Uma das novidades da Copa do Mundo de 2026, a pausa para hidratação tem sido alvo de vaias das torcidas nos estádios e críticas de jogadores e técnicos. Muitos afirmam que o intervalo de três minutos no meio de cada tempo quebra o ritmo do jogo, enquanto alguns atribuem a medida a interesses comerciais da Fifa.
O chamado “cooling break” foi anunciado pela entidade como uma forma de minimizar os efeitos do calor intenso sobre os jogadores durante as partidas. O torneio, que começou em 11 de junho e vai até 19 de julho, está sendo realizado nos Estados Unidos, México e Canadá.
Nos dois primeiros países, as temperaturas ultrapassam os 30°C, enquanto nas cidades canadenses o clima tem sido mais ameno. A parada ocorre por volta dos 22 minutos de cada tempo.

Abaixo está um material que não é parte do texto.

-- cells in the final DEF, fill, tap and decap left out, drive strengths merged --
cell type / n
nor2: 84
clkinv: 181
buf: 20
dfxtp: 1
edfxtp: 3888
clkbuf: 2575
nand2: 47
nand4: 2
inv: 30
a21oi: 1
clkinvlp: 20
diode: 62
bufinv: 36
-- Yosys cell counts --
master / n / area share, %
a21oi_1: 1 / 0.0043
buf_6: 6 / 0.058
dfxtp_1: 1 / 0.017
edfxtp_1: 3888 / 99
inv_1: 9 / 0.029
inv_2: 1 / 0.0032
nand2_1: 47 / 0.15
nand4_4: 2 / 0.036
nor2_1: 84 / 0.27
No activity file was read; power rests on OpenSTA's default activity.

De fato, esses minutos abriram uma nova oportunidade de lucro para a Fifa, com mais propagandas nas transmissões televisivas e em plataformas de streaming, além de anúncios exibidos nos telões dos estádios e em squeezes e coolers usados pelas seleções, estampados com marcas dos patrocinadores oficiais.

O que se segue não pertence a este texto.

## src/include/issue_cfg.svh

```systemverilog
`ifndef ISSUE_CFG_SVH
`define ISSUE_CFG_SVH

// Datapath and reorder-buffer sizing
`define ISSUE_XLEN       32
`define ISSUE_ROB_TAG_W  3                        // Tag 0 reserved for "value valid"
`define ISSUE_ROB_DEPTH  (1 << `ISSUE_ROB_TAG_W)
`define ISSUE_NUM_REGS   32

// Major opcodes of the kept instruction classes
`define ISSUE_OPC_LUI    7'b0110111
`define ISSUE_OPC_AUIPC  7'b0010111
`define ISSUE_OPC_OP_IMM 7'b0010011
`define ISSUE_OPC_OP     7'b0110011
`define ISSUE_OPC_LOAD   7'b0000011

`endif

```

## src/design/issue_pkg.sv

```systemverilog
`default_nettype none

`include "issue_cfg.svh"

package issue_pkg;

    typedef logic [`ISSUE_XLEN-1:0]      word_t;
    typedef logic [`ISSUE_ROB_TAG_W-1:0] rob_tag_t;
    typedef logic [4:0]                  reg_idx_t;

    // {funct7[5], funct3}
    typedef logic [3:0]  alu_op_t;
    typedef logic [2:0]  mem_op_t;     // Load width and sign, straight from funct3
    typedef logic [11:0] ld_offset_t;

    // Instruction classes the issue stage knows about
    typedef enum logic [2:0] {
        CLASS_LUI,
        CLASS_AUIPC,
        CLASS_OP_IMM,
        CLASS_OP,
        CLASS_LOAD,
        CLASS_NONE      // Anything else, dropped at issue
    } instr_class_t;

    // No producer pending, operand value is valid
    localparam rob_tag_t TAG_NONE = '0;

endpackage

`default_nettype wire

```

## src/design/instr_field_decode.sv

```systemverilog
`default_nettype none

`include "issue_cfg.svh"

module instr_field_decode (
    input  issue_pkg::word_t        inst,
    output issue_pkg::instr_class_t inst_class,
    output issue_pkg::reg_idx_t     rd,
    output issue_pkg::reg_idx_t     rs1,
    output issue_pkg::reg_idx_t     rs2,
    output issue_pkg::alu_op_t      alu_op,
    output issue_pkg::word_t        imm_value,
    output issue_pkg::ld_offset_t   load_offset,
    output logic                    uses_rs2
);
    import issue_pkg::*;

    logic [6:0] opcode;
    logic [2:0] funct3;
    logic       is_shift;
    word_t      imm_i;
    word_t      imm_u;
    word_t      shamt;

    assign opcode   = inst[6:0];
    assign funct3   = inst[14:12];
    assign rd       = inst[11:7];
    assign rs1      = inst[19:15];
    assign rs2      = inst[24:20];
    assign is_shift = (funct3 == 3'b001) || (funct3 == 3'b101);    // SLLI, SRLI, SRAI

    assign imm_i = {{(`ISSUE_XLEN-12){inst[31]}}, inst[31:20]};
    assign imm_u = {inst[31:12], {(`ISSUE_XLEN-20){1'b0}}};
    assign shamt = {{(`ISSUE_XLEN-5){1'b0}}, inst[24:20]};

    assign load_offset = inst[31:20];
    assign uses_rs2    = (inst_class == CLASS_OP);   // Only R-type reads a second register

    always_comb begin
        case (opcode)
            `ISSUE_OPC_LUI:    inst_class = CLASS_LUI;
            `ISSUE_OPC_AUIPC:  inst_class = CLASS_AUIPC;
            `ISSUE_OPC_OP_IMM: inst_class = CLASS_OP_IMM;
            `ISSUE_OPC_OP:     inst_class = CLASS_OP;
            `ISSUE_OPC_LOAD:   inst_class = CLASS_LOAD;
            default:           inst_class = CLASS_NONE;
        endcase
    end

    // Second operand and ALU op per class
    always_comb begin
        alu_op    = '0;     // AUIPC adds, op 0
        imm_value = '0;
        case (inst_class)
            CLASS_LUI, CLASS_AUIPC: imm_value = imm_u;
            CLASS_OP_IMM: begin
                if (is_shift) begin
                    alu_op    = {inst[30], funct3};   // Bit 30 picks SRAI over SRLI
                    imm_value = shamt;
                end else begin
                    alu_op    = {1'b0, funct3};
                    imm_value = imm_i;
                end
            end
            CLASS_OP: alu_op = {inst[30], funct3};
            default: ;
        endcase
    end

endmodule

`default_nettype wire

```

## src/design/operand_lookup.sv

```systemverilog
`default_nettype none

`include "issue_cfg.svh"

module operand_lookup (
    input  issue_pkg::reg_idx_t src,
    input  issue_pkg::rob_tag_t regfile_tag [`ISSUE_NUM_REGS],
    input  issue_pkg::word_t    regfile_data [`ISSUE_NUM_REGS],
    input  issue_pkg::word_t    rob_values [`ISSUE_ROB_DEPTH],
    input  logic                rob_ready [`ISSUE_ROB_DEPTH],
    input  issue_pkg::rob_tag_t cdb_alu_tag,
    input  issue_pkg::word_t    cdb_alu_value,
    input  issue_pkg::rob_tag_t cdb_mem_tag,
    input  issue_pkg::word_t    cdb_mem_value,
    input  logic                last_rob_enabled,
    input  issue_pkg::reg_idx_t last_rob_dest,
    input  logic                last_value_ready,
    input  issue_pkg::word_t    last_rob_value,
    input  issue_pkg::rob_tag_t last_tag,
    output issue_pkg::word_t    value,
    output issue_pkg::rob_tag_t tag
);
    import issue_pkg::*;

    rob_tag_t table_tag;

    assign table_tag = regfile_tag[src];

    always_comb begin
        value = '0;
        tag   = table_tag;
        // Last issued instruction has not reached the tag table yet
        if (last_rob_enabled && (last_rob_dest == src)) begin
            if (last_value_ready) begin
                value = last_rob_value;     // LUI result known at issue
                tag   = TAG_NONE;
            end else begin
                tag = last_tag;
            end
        end else if (table_tag == TAG_NONE) begin
            value = regfile_data[src];
        end else if (cdb_alu_tag == table_tag) begin
            value = cdb_alu_value;
            tag   = TAG_NONE;
        end else if (cdb_mem_tag == table_tag) begin
            value = cdb_mem_value;
            tag   = TAG_NONE;
        end else if (rob_ready[table_tag]) begin
            value = rob_values[table_tag];  // Finished but not yet committed
            tag   = TAG_NONE;
        end
    end

endmodule

`default_nettype wire

```

## src/design/issue_control.sv

```systemverilog
`default_nettype none

module issue_control (
    input  logic                    clk_in,
    input  logic                    reset,
    input  logic                    flush,
    input  logic                    inst_valid,
    input  issue_pkg::word_t        inst,
    input  issue_pkg::word_t        inst_pc,
    input  issue_pkg::rob_tag_t     rob_id,
    input  logic                    rob_full,
    input  logic                    alu_full,
    input  logic                    load_full,
    input  issue_pkg::instr_class_t inst_class,
    input  issue_pkg::reg_idx_t     rd,
    input  issue_pkg::alu_op_t      dec_alu_op,
    input  issue_pkg::word_t        imm_value,
    input  issue_pkg::ld_offset_t   dec_offset,
    input  logic                    uses_rs2,
    input  issue_pkg::word_t        rs1_value,
    input  issue_pkg::rob_tag_t     rs1_tag,
    input  issue_pkg::word_t        rs2_value,
    input  issue_pkg::rob_tag_t     rs2_tag,
    output issue_pkg::word_t        cur_inst,
    output issue_pkg::word_t        cur_pc,
    output logic                    fetch_redirect,
    output issue_pkg::word_t        fetch_pc,
    output logic                    rob_enabled,
    output logic                    rob_value_ready,
    output issue_pkg::word_t        rob_value,
    output issue_pkg::reg_idx_t     rob_dest,
    output logic                    regfile_enabled,
    output issue_pkg::reg_idx_t     regfile_reg,
    output issue_pkg::rob_tag_t     regfile_tag_out,
    output logic                    alu_enabled,
    output issue_pkg::alu_op_t      alu_op,
    output issue_pkg::word_t        alu_vj,
    output issue_pkg::word_t        alu_vk,
    output issue_pkg::rob_tag_t     alu_qj,
    output issue_pkg::rob_tag_t     alu_qk,
    output issue_pkg::rob_tag_t     alu_dest,
    output logic                    load_enabled,
    output issue_pkg::mem_op_t      load_op,
    output issue_pkg::word_t        load_vj,
    output issue_pkg::rob_tag_t     load_qj,
    output issue_pkg::rob_tag_t     load_dest,
    output issue_pkg::ld_offset_t   load_offset
);
    import issue_pkg::*;

    logic  retrying;
    word_t held_inst;
    word_t held_pc;
    logic  issue_req;
    logic  known;
    logic  needs_alu;
    logic  is_load;
    logic  stall;
    logic  stall_hit;
    logic  issue_go;

    // While retrying the decode sees the held instruction
    assign cur_inst = retrying ? held_inst : inst;
    assign cur_pc   = retrying ? held_pc : inst_pc;

    assign issue_req = retrying || inst_valid;     // Fetch strobe ignored during retry
    assign known     = (inst_class != CLASS_NONE);
    assign needs_alu = (inst_class == CLASS_AUIPC) || (inst_class == CLASS_OP_IMM) ||
                       (inst_class == CLASS_OP);
    assign is_load   = (inst_class == CLASS_LOAD);

    // LUI only needs a ROB slot
    assign stall     = rob_full || (needs_alu && alu_full) || (is_load && load_full);
    assign stall_hit = issue_req && known && stall;
    assign issue_go  = issue_req && known && !stall;

    always_ff @(posedge clk_in) begin
        if (reset || flush) begin
            retrying        <= 1'b0;
            fetch_redirect  <= 1'b0;
            rob_enabled     <= 1'b0;
            regfile_enabled <= 1'b0;
            alu_enabled     <= 1'b0;
            load_enabled    <= 1'b0;
        end else begin
            retrying        <= stall_hit;   // Cleared by the first edge that issues
            fetch_redirect  <= stall_hit;   // Refetch from the instruction after the held one
            rob_enabled     <= issue_go;
            regfile_enabled <= issue_go;
            alu_enabled     <= issue_go && needs_alu;
            load_enabled    <= issue_go && is_load;
        end
    end

    // Payloads only mean something alongside their enables
    always_ff @(posedge clk_in) begin
        if (issue_req) begin
            held_inst <= cur_inst;
            held_pc   <= cur_pc;
            fetch_pc  <= cur_pc + word_t'(4);

            rob_value_ready <= (inst_class == CLASS_LUI);
            rob_value       <= (inst_class == CLASS_LUI) ? imm_value : '0;
            rob_dest        <= rd;
            regfile_reg     <= rd;
            regfile_tag_out <= rob_id;

            alu_op   <= dec_alu_op;
            alu_vj   <= (inst_class == CLASS_AUIPC) ? cur_pc : rs1_value;
            alu_qj   <= (inst_class == CLASS_AUIPC) ? TAG_NONE : rs1_tag;
            alu_vk   <= uses_rs2 ? rs2_value : imm_value;    // Immediate forms carry no tag
            alu_qk   <= uses_rs2 ? rs2_tag : TAG_NONE;
            alu_dest <= rob_id;

            load_op     <= cur_inst[14:12];
            load_vj     <= rs1_value;   // Base address
            load_qj     <= rs1_tag;
            load_dest   <= rob_id;
            load_offset <= dec_offset;
        end
    end

endmodule

`default_nettype wire

```

## src/design/issue_unit_top.sv

```systemverilog
`default_nettype none

`include "issue_cfg.svh"

module issue_unit_top (
    input  logic                  clk_in,
    input  logic                  reset,
    input  logic                  flush,
    input  logic                  inst_valid,
    input  issue_pkg::word_t      inst,
    input  issue_pkg::word_t      inst_pc,
    input  issue_pkg::rob_tag_t   rob_id,
    input  logic                  rob_full,
    input  logic                  alu_full,
    input  logic                  load_full,
    input  issue_pkg::rob_tag_t   regfile_tag [`ISSUE_NUM_REGS],
    input  issue_pkg::word_t      regfile_data [`ISSUE_NUM_REGS],
    input  issue_pkg::word_t      rob_values [`ISSUE_ROB_DEPTH],
    input  logic                  rob_ready [`ISSUE_ROB_DEPTH],
    input  issue_pkg::rob_tag_t   cdb_alu_tag,
    input  issue_pkg::word_t      cdb_alu_value,
    input  issue_pkg::rob_tag_t   cdb_mem_tag,
    input  issue_pkg::word_t      cdb_mem_value,
    output logic                  fetch_redirect,
    output issue_pkg::word_t      fetch_pc,
    output logic                  rob_enabled,
    output logic                  rob_value_ready,
    output issue_pkg::word_t      rob_value,
    output issue_pkg::reg_idx_t   rob_dest,
    output logic                  regfile_enabled,
    output issue_pkg::reg_idx_t   regfile_reg,
    output issue_pkg::rob_tag_t   regfile_tag_out,
    output logic                  alu_enabled,
    output issue_pkg::alu_op_t    alu_op,
    output issue_pkg::word_t      alu_vj,
    output issue_pkg::word_t      alu_vk,
    output issue_pkg::rob_tag_t   alu_qj,
    output issue_pkg::rob_tag_t   alu_qk,
    output issue_pkg::rob_tag_t   alu_dest,
    output logic                  load_enabled,
    output issue_pkg::mem_op_t    load_op,
    output issue_pkg::word_t      load_vj,
    output issue_pkg::rob_tag_t   load_qj,
    output issue_pkg::rob_tag_t   load_dest,
    output issue_pkg::ld_offset_t load_offset
);

    issue_pkg::word_t        cur_inst;
    issue_pkg::word_t        cur_pc;
    issue_pkg::instr_class_t inst_class;
    issue_pkg::reg_idx_t     rd;
    issue_pkg::reg_idx_t     rs1;
    issue_pkg::reg_idx_t     rs2;
    issue_pkg::alu_op_t      dec_alu_op;
    issue_pkg::word_t        imm_value;
    issue_pkg::ld_offset_t   dec_offset;
    logic                    uses_rs2;
    issue_pkg::word_t        rs1_value;
    issue_pkg::rob_tag_t     rs1_tag;
    issue_pkg::word_t        rs2_value;
    issue_pkg::rob_tag_t     rs2_tag;

    instr_field_decode u_decode (
        .inst        (cur_inst),
        .inst_class  (inst_class),
        .rd          (rd),
        .rs1         (rs1),
        .rs2         (rs2),
        .alu_op      (dec_alu_op),
        .imm_value   (imm_value),
        .load_offset (dec_offset),
        .uses_rs2    (uses_rs2)
    );

    // Same lookup for both sources, bypassing from the registered issue outputs
    operand_lookup u_lookup_rs1 (
        .src              (rs1),
        .regfile_tag      (regfile_tag),
        .regfile_data     (regfile_data),
        .rob_values       (rob_values),
        .rob_ready        (rob_ready),
        .cdb_alu_tag      (cdb_alu_tag),
        .cdb_alu_value    (cdb_alu_value),
        .cdb_mem_tag      (cdb_mem_tag),
        .cdb_mem_value    (cdb_mem_value),
        .last_rob_enabled (rob_enabled),
        .last_rob_dest    (rob_dest),
        .last_value_ready (rob_value_ready),
        .last_rob_value   (rob_value),
        .last_tag         (regfile_tag_out),
        .value            (rs1_value),
        .tag              (rs1_tag)
    );

    operand_lookup u_lookup_rs2 (
        .src              (rs2),
        .regfile_tag      (regfile_tag),
        .regfile_data     (regfile_data),
        .rob_values       (rob_values),
        .rob_ready        (rob_ready),
        .cdb_alu_tag      (cdb_alu_tag),
        .cdb_alu_value    (cdb_alu_value),
        .cdb_mem_tag      (cdb_mem_tag),
        .cdb_mem_value    (cdb_mem_value),
        .last_rob_enabled (rob_enabled),
        .last_rob_dest    (rob_dest),
        .last_value_ready (rob_value_ready),
        .last_rob_value   (rob_value),
        .last_tag         (regfile_tag_out),
        .value            (rs2_value),
        .tag              (rs2_tag)
    );

    // Port names match the top and the wires above
    issue_control u_control (.*);

endmodule

`default_nettype wire

```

Além disso, a pausa oferece aos técnicos a chance de passar instruções para toda a equipe, mesmo que rapidamente, algo além das conversas habituais à beira do campo com jogadores durante a partida.
O técnico da seleção portuguesa, Roberto Martínez, destacou que treinadores e equipes precisam estar conscientes de que a medida altera a dinâmica das partidas. “É um aspecto muito importante, revolucionário, porque agora o jogo acontece em quatro partes”, afirmou. “Já vemos isso em outros esportes.”

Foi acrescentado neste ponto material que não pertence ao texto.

[src/alu_pkg.sv]
// nibble ALU types; commands are 3 bits wide and code 7 is unused, the word is fixed at 8 nibbles
`default_nettype none

package alu_pkg;

    // word geometry
    localparam int NIBBLES = 8;
    localparam int IDX_W   = 3;

    // command codes as written to the CMD register
    typedef enum logic [2:0] {
        CMD_ADD   = 3'd0,
        CMD_SUB   = 3'd1,
        CMD_AND   = 3'd2,
        CMD_OR    = 3'd3,
        CMD_XOR   = 3'd4,
        CMD_RSHFT = 3'd5,
        CMD_INC   = 3'd6
    } alu_cmd_t;

    // operands of one nibble step, the command travels beside it
    typedef struct packed {
        logic [3:0] d1;
        logic [3:0] d2;
        logic       carry_in;
    } alu_args_t;

    // result of one nibble step
    typedef struct packed {
        logic [3:0] res;
        logic       carry_out;
    } alu_ret_t;

endpackage

`default_nettype wire

[src/regmap_pkg.sv]
// AXI4-Lite types with 8-bit addresses and 32-bit data; no burst, no protection or cache signals
`default_nettype none

package regmap_pkg;

    // master-driven signals
    typedef struct packed {
        logic        awvalid;
        logic [7:0]  awaddr;
        logic        wvalid;
        logic [31:0] wdata;
        logic [3:0]  wstrb;
        logic        bready;
        logic        arvalid;
        logic [7:0]  araddr;
        logic        rready;
    } axil_req_t;

    // slave-driven signals
    typedef struct packed {
        logic        awready;
        logic        wready;
        logic        bvalid;
        logic [1:0]  bresp;
        logic        arready;
        logic        rvalid;
        logic [31:0] rdata;
        logic [1:0]  rresp;
    } axil_rsp_t;

    localparam logic [1:0] RESP_OKAY   = 2'b00;
    localparam logic [1:0] RESP_SLVERR = 2'b10;

    // register offsets, full byte address compared
    localparam logic [7:0] ADDR_WORD1  = 8'h00;
    localparam logic [7:0] ADDR_WORD2  = 8'h04;
    localparam logic [7:0] ADDR_CMD    = 8'h08;
    localparam logic [7:0] ADDR_STATUS = 8'h0C;
    localparam logic [7:0] ADDR_RESULT = 8'h10;

endpackage

`default_nettype wire

[src/axil_alu_regs.sv]
// AXI4-Lite slave, one write and one read outstanding; addresses must match an offset exactly
`default_nettype none

module axil_alu_regs (
    input  logic                  clk,
    input  logic                  arst_n,
    input  regmap_pkg::axil_req_t bus_req,
    output regmap_pkg::axil_rsp_t bus_rsp,
    input  logic                  busy,
    input  logic                  carry,
    input  logic [31:0]           result,
    output logic                  start,
    output alu_pkg::alu_cmd_t     cmd,
    output logic [31:0]           word1,
    output logic [31:0]           word2
);
    import alu_pkg::*;
    import regmap_pkg::*;

    logic        awready_q;
    logic        bvalid_q;
    logic [1:0]  bresp_q;
    logic        arready_q;
    logic        rvalid_q;
    logic [31:0] rdata_q;
    logic [1:0]  rresp_q;
    logic        start_q;
    alu_cmd_t    cmd_q;
    logic [31:0] word1_q;
    logic [31:0] word2_q;
    logic        aw_go;
    logic        ar_go;
    logic        loop_taken;
    logic [31:0] rd_data;
    logic [1:0]  rd_resp;

    function automatic logic [31:0] merge_strb(
        input logic [31:0] old_val,
        input logic [31:0] new_val,
        input logic [3:0]  strb
    );
        logic [31:0] merged;
        merged = old_val;
        for (int b = 0; b < 4; b++) begin
            if (strb[b]) begin
                merged[b*8 +: 8] = new_val[b*8 +: 8];
            end
        end
        return merged;
    endfunction

    // ready pulses once both address and data are present and no response is pending
    assign aw_go = bus_req.awvalid && bus_req.wvalid && !awready_q && !bvalid_q;
    assign ar_go = bus_req.arvalid && !arready_q && !rvalid_q;

    // a command already launched counts as busy until the loop reports it
    assign loop_taken = busy || start_q;

    always_ff @(posedge clk or negedge arst_n) begin
        if (!arst_n) begin
            awready_q <= 1'b0;
            bvalid_q  <= 1'b0;
            bresp_q   <= RESP_OKAY;
            start_q   <= 1'b0;
            cmd_q     <= CMD_ADD;
            word1_q   <= '0;
            word2_q   <= '0;
        end else begin
            awready_q <= aw_go;
            start_q   <= 1'b0;
            if (bvalid_q && bus_req.bready) begin
                bvalid_q <= 1'b0;
            end
            // handshake cycle, valids are still held
            if (awready_q) begin
                bvalid_q <= 1'b1;
                bresp_q  <= RESP_OKAY;
                case (bus_req.awaddr)
                    ADDR_WORD1: begin
                        word1_q <= merge_strb(word1_q, bus_req.wdata, bus_req.wstrb);
                    end
                    ADDR_WORD2: begin
                        word2_q <= merge_strb(word2_q, bus_req.wdata, bus_req.wstrb);
                    end
                    ADDR_CMD: begin
                        if (loop_taken) begin
                            bresp_q <= RESP_SLVERR;
                        end else begin
                            cmd_q   <= alu_cmd_t'(bus_req.wdata[2:0]);
                            start_q <= 1'b1;
                        end
                    end
                    default: begin
                        bresp_q <= RESP_SLVERR;
                    end
                endcase
            end
        end
    end

    // read decode, unknown offsets give zero data
    always_comb begin
        rd_data = '0;
        rd_resp = RESP_OKAY;
        case (bus_req.araddr)
            ADDR_WORD1:  rd_data = word1_q;
            ADDR_WORD2:  rd_data = word2_q;
            ADDR_CMD:    rd_data = {29'd0, cmd_q};
            ADDR_STATUS: rd_data = {30'd0, carry, busy};
            ADDR_RESULT: rd_data = result;
            default:     rd_resp = RESP_SLVERR;
        endcase
    end

    always_ff @(posedge clk or negedge arst_n) begin
        if (!arst_n) begin
            arready_q <= 1'b0;
            rvalid_q  <= 1'b0;
            rdata_q   <= '0;
            rresp_q   <= RESP_OKAY;
        end else begin
            arready_q <= ar_go;
            if (rvalid_q && bus_req.rready) begin
                rvalid_q <= 1'b0;
            end
            if (arready_q) begin
                rvalid_q <= 1'b1;
                rdata_q  <= rd_data;
                rresp_q  <= rd_resp;
            end
        end
    end

    assign bus_rsp.awready = awready_q;
    assign bus_rsp.wready  = awready_q;
    assign bus_rsp.bvalid  = bvalid_q;
    assign bus_rsp.bresp   = bresp_q;
    assign bus_rsp.arready = arready_q;
    assign bus_rsp.rvalid  = rvalid_q;
    assign bus_rsp.rdata   = rdata_q;
    assign bus_rsp.rresp   = rresp_q;

    assign start = start_q;
    assign cmd   = cmd_q;
    assign word1 = word1_q;
    assign word2 = word2_q;

endmodule

`default_nettype wire

[src/nibble_alu.sv]
// purely combinational one-nibble ALU; an unused command code passes d1 and the carry through
`default_nettype none

module nibble_alu (
    input  alu_pkg::alu_args_t args,
    input  alu_pkg::alu_cmd_t  cmd,
    output alu_pkg::alu_ret_t  ret
);
    import alu_pkg::*;

    logic [3:0] addend;
    logic [4:0] sum;

    // subtraction is addition of the inverted operand with carry in set
    assign addend = (cmd == CMD_SUB) ? ~args.d2 : args.d2;
    assign sum    = {1'b0, args.d1} + {1'b0, addend} + {4'd0, args.carry_in};

    always_comb begin
        ret.res       = args.d1;
        ret.carry_out = args.carry_in;
        case (cmd)
            CMD_ADD, CMD_SUB, CMD_INC: begin
                ret.res       = sum[3:0];
                ret.carry_out = sum[4];
            end
            CMD_AND: begin
                ret.res = args.d1 & args.d2;
            end
            CMD_OR: begin
                ret.res = args.d1 | args.d2;
            end
            CMD_XOR: begin
                ret.res = args.d1 ^ args.d2;
            end
            CMD_RSHFT: begin
                // bit from the higher nibble enters at the top
                ret.res       = {args.carry_in, args.d2[3:1]};
                ret.carry_out = args.d2[0];
            end
            default: begin
                ret.res       = args.d1;
                ret.carry_out = args.carry_in;
            end
        endcase
    end

endmodule

`default_nettype wire

[src/nibble_counter.sv]
// nibble index counter; load wins over step, and reverse must be stable while stepping
`default_nettype none

module nibble_counter (
    input  logic                      clk,
    input  logic                      arst_n,
    input  logic                      load,
    input  logic                      step,
    input  logic                      reverse,
    output logic                      last,
    output logic [alu_pkg::IDX_W-1:0] idx
);
    import alu_pkg::*;

    localparam logic [IDX_W-1:0] IDX_TOP = IDX_W'(NIBBLES - 1);

    logic [IDX_W-1:0] idx_first;
    logic [IDX_W-1:0] idx_final;

    // reverse walks from the top nibble down to nibble 0
    assign idx_first = reverse ? IDX_TOP : '0;
    assign idx_final = reverse ? '0 : IDX_TOP;
    assign last      = (idx == idx_final);

    always_ff @(posedge clk or negedge arst_n) begin
        if (!arst_n) begin
            idx <= '0;
        end else if (load) begin
            idx <= idx_first;
        end else if (step) begin
            if (reverse) begin
                idx <= idx - 1'b1;
            end else begin
                idx <= idx + 1'b1;
            end
        end
    end

endmodule

`default_nettype wire

[src/nibble_loop.sv]
// runs the nibble ALU over a 32-bit word, one nibble per cycle; start is ignored while busy
`default_nettype none

module nibble_loop (
    input  logic              clk,
    input  logic              arst_n,
    input  logic              start,
    input  alu_pkg::alu_cmd_t cmd,
    input  logic [31:0]       word1,
    input  logic [31:0]       word2,
    output logic              busy,
    output logic              carry,
    output logic [31:0]       result
);
    import alu_pkg::*;

    alu_cmd_t         cmd_q;
    logic             busy_q;
    logic             carry_q;
    logic [31:0]      result_q;
    logic             launch;
    logic             reverse;
    logic             last;
    logic             done;
    logic [IDX_W-1:0] idx;
    logic [IDX_W+1:0] nib_base;
    logic [3:0]       d2_nib;
    alu_args_t        args;
    alu_ret_t         ret;

    assign launch = start && !busy_q;

    // direction follows the incoming command at launch, the held one afterwards
    assign reverse = launch ? (cmd == CMD_RSHFT) : (cmd_q == CMD_RSHFT);

    nibble_counter u_counter (
        .clk     (clk),
        .arst_n  (arst_n),
        .load    (launch),
        .step    (busy_q && !done),
        .reverse (reverse),
        .last    (last),
        .idx     (idx)
    );

    // nibble select, bit offset of the current nibble
    assign nib_base = {idx, 2'b00};

    // INC only adds the low nibble of word2
    assign d2_nib = (cmd_q == CMD_INC && idx != '0) ? 4'd0 : word2[nib_base +: 4];

    // d1 comes from the result register, which still holds word1 at this nibble
    assign args.d1       = result_q[nib_base +: 4];
    assign args.d2       = d2_nib;
    assign args.carry_in = carry_q;

    nibble_alu u_alu (
        .args (args),
        .cmd  (cmd_q),
        .ret  (ret)
    );

    // INC finishes on the first nibble that does not carry
    assign done = last || (cmd_q == CMD_INC && !ret.carry_out);

    always_ff @(posedge clk or negedge arst_n) begin
        if (!arst_n) begin
            busy_q   <= 1'b0;
            carry_q  <= 1'b0;
            cmd_q    <= CMD_ADD;
            result_q <= '0;
        end else if (launch) begin
            busy_q   <= 1'b1;
            cmd_q    <= cmd;
            result_q <= word1;
            // borrow-free subtraction starts with carry set
            carry_q  <= (cmd == CMD_SUB);
        end else if (busy_q) begin
            result_q[nib_base +: 4] <= ret.res;
            carry_q                 <= ret.carry_out;
            if (done) begin
                busy_q <= 1'b0;
            end
        end
    end

    assign busy   = busy_q;
    assign carry  = carry_q;
    assign result = result_q;

endmodule

`default_nettype wire

[src/serial_alu_top.sv]
// serial ALU top; RESULT reads taken while busy show a partly updated word
`default_nettype none

module serial_alu_top (
    input  logic                  clk,
    input  logic                  arst_n,
    input  regmap_pkg::axil_req_t bus_req,
    output regmap_pkg::axil_rsp_t bus_rsp
);
    import alu_pkg::*;

    logic        start;
    alu_cmd_t    cmd;
    logic [31:0] word1;
    logic [31:0] word2;
    logic        busy;
    logic        carry;
    logic [31:0] result;

    axil_alu_regs u_regs (
        .clk     (clk),
        .arst_n  (arst_n),
        .bus_req (bus_req),
        .bus_rsp (bus_rsp),
        .busy    (busy),
        .carry   (carry),
        .result  (result),
        .start   (start),
        .cmd     (cmd),
        .word1   (word1),
        .word2   (word2)
    );

    nibble_loop u_loop (
        .clk    (clk),
        .arst_n (arst_n),
        .start  (start),
        .cmd    (cmd),
        .word1  (word1),
        .word2  (word2),
        .busy   (busy),
        .carry  (carry),
        .result (result)
    );

endmodule

`default_nettype wire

Esportes como basquete e vôlei já adotam intervalos regulares para ajustes táticos: o basquete é dividido em quatro períodos de dez minutos, com intervalos de 2 a 15 minutos, enquanto o vôlei permite dois tempos de descanso de 30 segundos por set e um intervalo de três minutos entre os sets.
O futebol americano, citado como exemplo de sucesso na exploração publicitária durante os intervalos, também divide a partida em quatro períodos.